The children's performance on regular and irregular past tense forms also bears mention. These forms contribute to classification accuracy for English-speaking children (e.g., Bedore & Leonard, 1998; Rice & Wexler, 1996). But past tense is challenging for Spanish speakers acquiring English as a second language (e.g., Jacobson & Schwartz, 2005). The TD children in this study produced regular past with 59% accuracy overall and irregular past with 38% accuracy. This level of accuracy for regular past is in line with what has been reported by other works focusing on ELLs (e.g., Blom & Paradis, 2015; Gutierrez-Clellen & Simon-Cerejeido, 2007; Jacobson & Schwartz, 2005). Only Jacobson and Schwartz (2005) have reported irregular past separately, and their participants were more accurate at 47% accuracy. TD and LI differences for HEE groups were not sufficiently robust on regular past to contribute to correct classification, as the differences between the two groups were small. TD and LI differences for BESE and HSE groups may be sufficiently robust to contribute to correct classification, but the means for the TD groups were relatively low, indicating that this form is too difficult. Irregular past was very difficult for all LI groups, with an overall accuracy of 8%. The HEE-TD group was 60% accurate on this form, but the BESE-TD and HSE-TD groups were less than 50% accurate, again indicating that this form is too difficult to be informative.

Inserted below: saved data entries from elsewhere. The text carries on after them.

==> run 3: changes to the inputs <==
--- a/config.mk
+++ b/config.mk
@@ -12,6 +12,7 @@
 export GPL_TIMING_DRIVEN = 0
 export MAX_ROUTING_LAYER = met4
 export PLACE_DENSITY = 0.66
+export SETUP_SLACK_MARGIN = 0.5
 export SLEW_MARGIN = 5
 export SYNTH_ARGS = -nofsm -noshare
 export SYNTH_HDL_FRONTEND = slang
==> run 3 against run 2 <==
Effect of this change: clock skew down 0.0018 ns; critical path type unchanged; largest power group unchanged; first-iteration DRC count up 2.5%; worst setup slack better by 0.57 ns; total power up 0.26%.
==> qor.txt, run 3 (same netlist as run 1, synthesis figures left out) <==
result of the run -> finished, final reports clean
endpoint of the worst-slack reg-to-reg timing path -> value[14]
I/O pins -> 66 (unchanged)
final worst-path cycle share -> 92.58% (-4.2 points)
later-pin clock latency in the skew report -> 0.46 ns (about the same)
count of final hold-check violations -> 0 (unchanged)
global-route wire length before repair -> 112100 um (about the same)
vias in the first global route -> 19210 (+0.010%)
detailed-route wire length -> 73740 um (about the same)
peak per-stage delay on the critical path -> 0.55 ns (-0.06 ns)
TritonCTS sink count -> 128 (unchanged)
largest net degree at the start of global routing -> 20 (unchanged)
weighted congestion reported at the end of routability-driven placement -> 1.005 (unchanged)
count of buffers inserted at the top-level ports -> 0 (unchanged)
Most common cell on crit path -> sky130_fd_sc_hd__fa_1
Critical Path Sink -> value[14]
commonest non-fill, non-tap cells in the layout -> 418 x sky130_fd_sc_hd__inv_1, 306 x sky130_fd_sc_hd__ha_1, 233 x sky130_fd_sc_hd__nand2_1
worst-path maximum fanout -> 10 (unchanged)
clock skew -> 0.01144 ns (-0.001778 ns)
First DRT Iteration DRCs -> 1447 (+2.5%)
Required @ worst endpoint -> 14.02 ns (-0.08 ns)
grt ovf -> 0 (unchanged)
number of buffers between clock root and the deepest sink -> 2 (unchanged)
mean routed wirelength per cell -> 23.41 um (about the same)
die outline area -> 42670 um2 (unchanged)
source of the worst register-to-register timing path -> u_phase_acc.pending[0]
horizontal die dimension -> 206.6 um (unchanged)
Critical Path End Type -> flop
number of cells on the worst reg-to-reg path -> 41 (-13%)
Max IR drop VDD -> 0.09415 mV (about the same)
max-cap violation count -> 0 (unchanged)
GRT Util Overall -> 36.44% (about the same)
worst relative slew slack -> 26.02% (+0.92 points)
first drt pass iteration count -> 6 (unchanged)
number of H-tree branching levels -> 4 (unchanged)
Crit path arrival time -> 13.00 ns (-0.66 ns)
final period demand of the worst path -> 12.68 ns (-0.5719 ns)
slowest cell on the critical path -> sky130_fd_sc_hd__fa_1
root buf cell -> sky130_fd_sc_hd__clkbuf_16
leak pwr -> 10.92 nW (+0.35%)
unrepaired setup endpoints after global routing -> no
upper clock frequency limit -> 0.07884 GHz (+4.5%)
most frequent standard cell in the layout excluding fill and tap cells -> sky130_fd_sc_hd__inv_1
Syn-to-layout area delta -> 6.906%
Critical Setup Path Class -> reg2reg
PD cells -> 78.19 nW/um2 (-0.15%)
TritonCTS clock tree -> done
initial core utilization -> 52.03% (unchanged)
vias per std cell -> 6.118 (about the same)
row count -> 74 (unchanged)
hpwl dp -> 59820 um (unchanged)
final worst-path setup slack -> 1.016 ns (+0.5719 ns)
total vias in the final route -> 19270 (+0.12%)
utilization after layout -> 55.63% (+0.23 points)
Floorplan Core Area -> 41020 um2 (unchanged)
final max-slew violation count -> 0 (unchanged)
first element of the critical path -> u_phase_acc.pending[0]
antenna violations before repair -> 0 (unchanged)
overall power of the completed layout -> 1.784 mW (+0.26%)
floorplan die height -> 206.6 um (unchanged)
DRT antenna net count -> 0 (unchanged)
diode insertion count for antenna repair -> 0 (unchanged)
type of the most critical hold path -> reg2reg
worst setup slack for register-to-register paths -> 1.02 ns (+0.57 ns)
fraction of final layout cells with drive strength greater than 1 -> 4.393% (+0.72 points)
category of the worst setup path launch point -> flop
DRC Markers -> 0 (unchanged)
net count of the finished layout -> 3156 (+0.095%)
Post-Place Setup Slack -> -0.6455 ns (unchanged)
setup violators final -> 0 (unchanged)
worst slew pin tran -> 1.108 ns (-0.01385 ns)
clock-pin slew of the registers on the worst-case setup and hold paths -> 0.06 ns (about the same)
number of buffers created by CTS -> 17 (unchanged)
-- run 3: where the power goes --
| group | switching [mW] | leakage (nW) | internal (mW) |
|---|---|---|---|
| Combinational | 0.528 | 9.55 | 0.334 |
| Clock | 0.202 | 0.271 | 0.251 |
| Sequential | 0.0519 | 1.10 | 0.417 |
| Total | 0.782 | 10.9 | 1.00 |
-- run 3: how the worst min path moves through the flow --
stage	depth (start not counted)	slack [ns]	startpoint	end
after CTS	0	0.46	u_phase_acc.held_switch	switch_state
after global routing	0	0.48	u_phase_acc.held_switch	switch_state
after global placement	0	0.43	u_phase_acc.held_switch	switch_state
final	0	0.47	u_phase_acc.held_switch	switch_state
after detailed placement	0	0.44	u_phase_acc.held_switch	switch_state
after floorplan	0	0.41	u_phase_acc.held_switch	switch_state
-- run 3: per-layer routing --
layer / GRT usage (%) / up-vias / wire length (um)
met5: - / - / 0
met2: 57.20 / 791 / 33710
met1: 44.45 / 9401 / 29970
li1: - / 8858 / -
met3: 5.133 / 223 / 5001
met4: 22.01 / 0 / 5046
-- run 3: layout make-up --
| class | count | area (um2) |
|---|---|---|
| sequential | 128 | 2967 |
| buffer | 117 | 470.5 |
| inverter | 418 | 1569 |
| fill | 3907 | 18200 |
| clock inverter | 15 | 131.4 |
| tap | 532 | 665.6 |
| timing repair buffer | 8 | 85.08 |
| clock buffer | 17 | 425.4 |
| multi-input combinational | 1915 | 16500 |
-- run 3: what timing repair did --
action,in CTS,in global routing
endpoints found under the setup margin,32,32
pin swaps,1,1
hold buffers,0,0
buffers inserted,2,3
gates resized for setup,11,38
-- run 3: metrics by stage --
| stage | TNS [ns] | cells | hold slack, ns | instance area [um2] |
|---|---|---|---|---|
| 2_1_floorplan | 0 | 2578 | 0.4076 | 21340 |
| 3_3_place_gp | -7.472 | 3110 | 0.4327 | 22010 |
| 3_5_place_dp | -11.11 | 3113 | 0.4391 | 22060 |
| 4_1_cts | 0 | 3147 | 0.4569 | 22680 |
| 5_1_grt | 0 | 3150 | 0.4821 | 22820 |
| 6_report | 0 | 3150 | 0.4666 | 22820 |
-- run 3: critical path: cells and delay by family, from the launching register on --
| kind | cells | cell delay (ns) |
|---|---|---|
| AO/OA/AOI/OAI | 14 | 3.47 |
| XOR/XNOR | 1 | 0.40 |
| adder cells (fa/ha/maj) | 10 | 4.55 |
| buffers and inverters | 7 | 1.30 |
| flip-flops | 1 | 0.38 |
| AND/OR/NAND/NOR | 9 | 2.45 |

Overall, the performance patterns on the forms included in the final composite highlight that, even when there are differences in production patterns as a function of ability group, not all forms can be expected to function well as clinical markers. If there is overlap between the lowest performing TD group or variability associated with ELLs performance, then low performance by the children with LI may not help classify children accurately. It is important then to focus on forms that are stable for TD ELLs to most effectively identify ELLs with LI.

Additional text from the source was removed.